I had the anxiety. The sleepless nights. The relationships I kept blowing up without understanding why. The decisions I’d make at 2am that I couldn’t stand by at 9am. The anger I couldn’t always control. The version of me my family got at the end of a hard week that wasn’t the version I wanted to be. I did the therapy. I did the breathwork. I did the silent retreats and the cold plunges and the books and the podcasts. Some of it helped, none of it stuck. I kept ending up back at the same place — running on a brain I had never been taught how to use.
That’s the part nobody tells you. You go through school. You go through university. You go through your career. And at no point does anyone sit you down and teach you how to think. How to make a decision. How to solve a problem. How your mind actually processes stress. You’re handed an instrument worth more than any business you’ll ever build, and nobody hands you the manual.
So I burnt out. Properly. The kind of burnout where the wheels come off and you can’t pretend any more.

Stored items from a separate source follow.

==> src/rtl/lz77_pkg.sv <==
// Shared constants and FSM state type for the LZ77 decoder.
// Optional codeword checking is enabled by defining LZ77_DEC_CHECK_EN.
package lz77_pkg;

    localparam int unsigned SEARCH_DEPTH = 9;
    localparam logic [7:0]  END_CHAR     = 8'h24;
    localparam int unsigned OFFSET_W     = 4;
    localparam int unsigned LEN_W        = 3;

    typedef enum logic [1:0] {
        StIdle,
        StCopy,
        StLit,
        StDone
    } state_t;

endpackage

==> src/rtl/lz77_history.sv <==
// Sliding history window: entry 0 is the most recent character; a shift drops the oldest.
module lz77_history #(
    parameter int unsigned DEPTH = 9,
    parameter int unsigned IDX_W = 4
) (
    input  logic             i_clk,
    input  logic             i_rst,
    input  logic             i_clear,
    input  logic             i_shift,
    input  logic [7:0]       i_data,
    input  logic [IDX_W-1:0] i_rd_idx,
    output logic [7:0]       o_rd_data
);

    logic [7:0] r_mem [DEPTH];

    always_ff @(posedge i_clk or posedge i_rst) begin
        if (i_rst) begin
            for (int i = 0; i < DEPTH; i++) r_mem[i] <= '0;
        end else if (i_clear) begin
            for (int i = 0; i < DEPTH; i++) r_mem[i] <= '0;
        end else if (i_shift) begin
            r_mem[0] <= i_data;
            for (int i = 1; i < DEPTH; i++) r_mem[i] <= r_mem[i-1];
        end
    end

    // Indices past the window read as zero rather than aliasing.
    always_comb begin
        o_rd_data = '0;
        if (32'(i_rd_idx) < DEPTH) o_rd_data = r_mem[i_rd_idx];
    end

endmodule

==> src/rtl/lz77_decoder.sv <==
// LZ77 codeword decoder: (offset, length, literal) -> length copies then the literal.
// Define LZ77_DEC_CHECK_EN to flag illegal codewords on err and decode them as length 0.
module lz77_decoder #(
    parameter int unsigned SEARCH_DEPTH = lz77_pkg::SEARCH_DEPTH,
    parameter logic [7:0]  END_CHAR     = lz77_pkg::END_CHAR
) (
    input  logic       clk,
    input  logic       reset,
    input  logic       in_valid,
    output logic       in_ready,
    input  logic [3:0] in_offset,
    input  logic [2:0] in_match_len,
    input  logic [7:0] in_char,
    output logic       out_valid,
    output logic [7:0] out_char,
    output logic       done,
    output logic       err
);

    import lz77_pkg::*;

    localparam int unsigned FILL_W = $clog2(SEARCH_DEPTH + 1);

    state_t            r_state, w_state_next;
    logic [3:0]        r_offset;
    logic [2:0]        r_len;
    logic [7:0]        r_lit;
    logic [7:0]        r_out_char;
    logic [FILL_W-1:0] r_fill;

    logic       w_accept;
    logic       w_illegal;
    logic [2:0] w_len_eff;
    logic [7:0] w_hist_rd;
    logic [7:0] w_copy_char;
    logic [7:0] w_emit_char;
    logic       w_clear;

    assign w_accept  = in_valid && (r_state == StIdle);
    assign w_len_eff = w_illegal ? 3'd0 : in_match_len;

`ifdef LZ77_DEC_CHECK_EN
    logic r_err;

    always_comb begin
        w_illegal = 1'b0;
        if (32'(in_offset) >= SEARCH_DEPTH) w_illegal = 1'b1;
        if ((in_match_len != 3'd0) && (32'(in_offset) >= 32'(r_fill))) w_illegal = 1'b1;
    end

    always_ff @(posedge clk or posedge reset) begin
        if (reset) begin
            r_err <= 1'b0;
        end else if (w_accept && w_illegal) begin
            r_err <= 1'b1;
        end
    end

    assign err = r_err;
`else
    assign w_illegal = 1'b0;
    assign err       = 1'b0;
`endif

    lz77_history #(
        .DEPTH (SEARCH_DEPTH),
        .IDX_W (4)
    ) u_history (
        .i_clk     (clk),
        .i_rst     (reset),
        .i_clear   (w_clear),
        .i_shift   (out_valid),
        .i_data    (w_emit_char),
        .i_rd_idx  (r_offset),
        .o_rd_data (w_hist_rd)
    );

    // Entries beyond the fill level are always zero, so gating on fill keeps reads exact.
    assign w_copy_char = (32'(r_offset) < 32'(r_fill)) ? w_hist_rd : 8'h00;

    always_comb begin
        w_state_next = r_state;
        in_ready     = 1'b0;
        out_valid    = 1'b0;
        done         = 1'b0;
        w_clear      = 1'b0;
        w_emit_char  = r_lit;
        unique case (r_state)
            StIdle: begin
                in_ready = 1'b1;
                if (w_accept) w_state_next = (w_len_eff != 3'd0) ? StCopy : StLit;
            end
            StCopy: begin
                out_valid   = 1'b1;
                w_emit_char = w_copy_char;
                if (r_len == 3'd1) w_state_next = StLit;
            end
            StLit: begin
                out_valid    = 1'b1;
                w_state_next = (r_lit == END_CHAR) ? StDone : StIdle;
            end
            StDone: begin
                done         = 1'b1;
                w_clear      = 1'b1;
                w_state_next = StIdle;
            end
            default: w_state_next = StIdle;
        endcase
    end

    assign out_char = out_valid ? w_emit_char : r_out_char;

    always_ff @(posedge clk or posedge reset) begin
        if (reset) begin
            r_state    <= StIdle;
            r_offset   <= '0;
            r_len      <= '0;
            r_lit      <= '0;
            r_out_char <= '0;
            r_fill     <= '0;
        end else begin
            r_state <= w_state_next;
            if (w_accept) begin
                r_offset <= in_offset;
                r_len    <= w_len_eff;
                r_lit    <= in_char;
            end else if (r_state == StCopy) begin
                r_len <= r_len - 1'b1;
            end
            if (out_valid) r_out_char <= w_emit_char;
            if (w_clear) begin
                r_fill <= '0;
            end else if (out_valid && (r_fill != FILL_W'(SEARCH_DEPTH))) begin
                r_fill <= r_fill + 1'b1;
            end
        end
    end

endmodule

==> config.mk <==
export PLATFORM = sky130hd
export DESIGN_NAME = lz77_decoder
export DESIGN_NICKNAME = d
export VERILOG_FILES = /design/src/rtl/lz77_pkg.sv /design/src/rtl/lz77_history.sv /design/src/rtl/lz77_decoder.sv
export SDC_FILE = /design/constraint.sdc
export NUM_CORES = 1
export LEC_CHECK = 0
export BUFFER_PORTS_ARGS = -buffer_cell sky130_fd_sc_hd__buf_4
export CAP_MARGIN = 20
export CORE_UTILIZATION = 40
export CTS_BUF_LIST = sky130_fd_sc_hd__clkbuf_4 sky130_fd_sc_hd__clkbuf_8
export DETAILED_ROUTE_END_ITERATION = 10
export SLEW_MARGIN = 20
export SYNTH_ARGS = -nofsm -noshare
export SYNTH_HDL_FRONTEND = slang
export SYNTH_HIERARCHICAL = 1
export SYNTH_SLANG_ARGS = --single-unit
export TNS_END_PERCENT = 1
==> constraint.sdc <==
create_clock -name clk -period 1.8 [get_ports clk]
set_input_delay 0.09 -clock clk [delete_from_list [all_inputs] [get_ports clk]]
set_output_delay 0.09 -clock clk [all_outputs]
set_load 0.02 [all_outputs]
==> results of run 1 <==
-- layout make-up --
cell class / count / area (sq um)
flip-flops and latches: 101 / 2530
multi-input cells: 323 / 2550
clock buffers: 11 / 139
well taps: 172 / 215
clock inverters: 4 / 50.0
fillers: 1159 / 6230
repair buffers: 83 / 827
inverters: 19 / 75.1
-- final timing paths --
path                               start                  end  slack [ns]  cells after the start
setup / recovery             r_offset[0]          out_char[5]       -0.43                      7
hold / removal                  in_valid           r_state[0]        0.18                      4
setup reg to reg             r_offset[0]  u_history/r_mem[69]       -0.13                      8
hold reg to reg            r_out_char[1]        r_out_char[1]        0.51                      2
max in group asynchronous          reset  u_history/r_mem[67]        1.09                      4
min in group asynchronous          reset   u_history/r_mem[1]        0.36                      4
-- timing repair --
item | CTS | global route
hold buffers | 16 | 0
setup buffers | 3 | 1
pin swaps | 3 | 14
resized for setup | 28 | 15
hold endpoints to repair | 116 | 0
endpoints found under the setup margin | 19 | 17
-- power by group --
group / internal, W / total, W / switching [W]
Sequential: 0.00328 / 0.00402 / 0.000740
Clock: 0.000665 / 0.00142 / 0.000758
Combinational: 0.00409 / 0.00839 / 0.00430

What I found on the other side wasn’t a recovery story or a wellness pivot. It was the realisation that the same systems thinking I’d been using to build companies — break the problem down, find the actual mechanism, fix the root cause — nobody had ever applied to the human mind in a way that an ordinary person could actually use. There was therapy. There was philosophy. There was self-help. But there was no curriculum. No teachable, measurable, structured way of learning the basic cognitive skills that should have been taught to all of us at twelve years old.